▶ _About this exercise_: Your task is to repeat the entries exactly from their first line through the line with "## stage by stage", and to stop there.

▶ _Listed entries_:
········
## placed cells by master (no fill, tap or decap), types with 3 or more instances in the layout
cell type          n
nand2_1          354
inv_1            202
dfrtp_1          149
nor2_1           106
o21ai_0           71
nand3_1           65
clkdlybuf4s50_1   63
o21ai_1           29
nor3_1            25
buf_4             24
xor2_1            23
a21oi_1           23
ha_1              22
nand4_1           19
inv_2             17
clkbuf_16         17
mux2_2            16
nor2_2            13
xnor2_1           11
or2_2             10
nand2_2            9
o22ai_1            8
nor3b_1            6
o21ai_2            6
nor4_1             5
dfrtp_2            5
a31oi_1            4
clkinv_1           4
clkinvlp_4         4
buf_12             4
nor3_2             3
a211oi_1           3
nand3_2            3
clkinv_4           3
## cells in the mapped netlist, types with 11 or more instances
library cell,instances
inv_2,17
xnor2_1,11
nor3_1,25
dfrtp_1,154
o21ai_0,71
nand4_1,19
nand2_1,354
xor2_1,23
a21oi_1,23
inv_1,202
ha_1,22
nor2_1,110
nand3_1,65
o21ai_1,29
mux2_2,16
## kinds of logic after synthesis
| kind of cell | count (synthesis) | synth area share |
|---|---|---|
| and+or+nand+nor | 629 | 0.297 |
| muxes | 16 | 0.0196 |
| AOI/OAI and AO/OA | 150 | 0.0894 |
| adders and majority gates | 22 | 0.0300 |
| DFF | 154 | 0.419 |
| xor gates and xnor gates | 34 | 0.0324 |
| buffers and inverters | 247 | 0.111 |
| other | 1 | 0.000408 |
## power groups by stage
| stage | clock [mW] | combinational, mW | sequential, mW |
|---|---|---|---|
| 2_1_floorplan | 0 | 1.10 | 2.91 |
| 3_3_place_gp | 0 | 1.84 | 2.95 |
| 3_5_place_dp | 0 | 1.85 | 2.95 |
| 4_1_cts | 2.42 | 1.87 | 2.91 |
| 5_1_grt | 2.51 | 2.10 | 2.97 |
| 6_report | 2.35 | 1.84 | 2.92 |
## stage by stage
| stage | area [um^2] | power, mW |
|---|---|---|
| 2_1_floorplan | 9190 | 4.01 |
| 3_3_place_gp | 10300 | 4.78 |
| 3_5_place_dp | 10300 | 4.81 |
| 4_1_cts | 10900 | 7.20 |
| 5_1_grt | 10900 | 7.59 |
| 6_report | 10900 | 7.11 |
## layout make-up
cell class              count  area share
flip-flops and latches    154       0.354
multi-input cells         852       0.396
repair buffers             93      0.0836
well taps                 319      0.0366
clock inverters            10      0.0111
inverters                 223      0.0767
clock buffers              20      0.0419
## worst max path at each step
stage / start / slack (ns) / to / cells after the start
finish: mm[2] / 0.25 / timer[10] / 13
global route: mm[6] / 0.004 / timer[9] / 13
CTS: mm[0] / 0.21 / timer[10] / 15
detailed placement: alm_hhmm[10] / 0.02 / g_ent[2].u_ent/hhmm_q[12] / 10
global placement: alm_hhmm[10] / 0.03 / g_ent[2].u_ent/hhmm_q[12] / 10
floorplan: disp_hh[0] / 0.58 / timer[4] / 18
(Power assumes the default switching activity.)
········
▶ _Completed task_:
## placed cells by master (no fill, tap or decap), types with 3 or more instances in the layout
cell type          n
nand2_1          354
inv_1            202
dfrtp_1          149
nor2_1           106
o21ai_0           71
nand3_1           65
clkdlybuf4s50_1   63
o21ai_1           29
nor3_1            25
buf_4             24
xor2_1            23
a21oi_1           23
ha_1              22
nand4_1           19
inv_2             17
clkbuf_16         17
mux2_2            16
nor2_2            13
xnor2_1           11
or2_2             10
nand2_2            9
o22ai_1            8
nor3b_1            6
o21ai_2            6
nor4_1             5
dfrtp_2            5
a31oi_1            4
clkinv_1           4
clkinvlp_4         4
buf_12             4
nor3_2             3
a211oi_1           3
nand3_2            3
clkinv_4           3
## cells in the mapped netlist, types with 11 or more instances
library cell,instances
inv_2,17
xnor2_1,11
nor3_1,25
dfrtp_1,154
o21ai_0,71
nand4_1,19
nand2_1,354
xor2_1,23
a21oi_1,23
inv_1,202
ha_1,22
nor2_1,110
nand3_1,65
o21ai_1,29
mux2_2,16
## kinds of logic after synthesis
| kind of cell | count (synthesis) | synth area share |
|---|---|---|
| and+or+nand+nor | 629 | 0.297 |
| muxes | 16 | 0.0196 |
| AOI/OAI and AO/OA | 150 | 0.0894 |
| adders and majority gates | 22 | 0.0300 |
| DFF | 154 | 0.419 |
| xor gates and xnor gates | 34 | 0.0324 |
| buffers and inverters | 247 | 0.111 |
| other | 1 | 0.000408 |
## power groups by stage
| stage | clock [mW] | combinational, mW | sequential, mW |
|---|---|---|---|
| 2_1_floorplan | 0 | 1.10 | 2.91 |
| 3_3_place_gp | 0 | 1.84 | 2.95 |
| 3_5_place_dp | 0 | 1.85 | 2.95 |
| 4_1_cts | 2.42 | 1.87 | 2.91 |
| 5_1_grt | 2.51 | 2.10 | 2.97 |
| 6_report | 2.35 | 1.84 | 2.92 |
## stage by stage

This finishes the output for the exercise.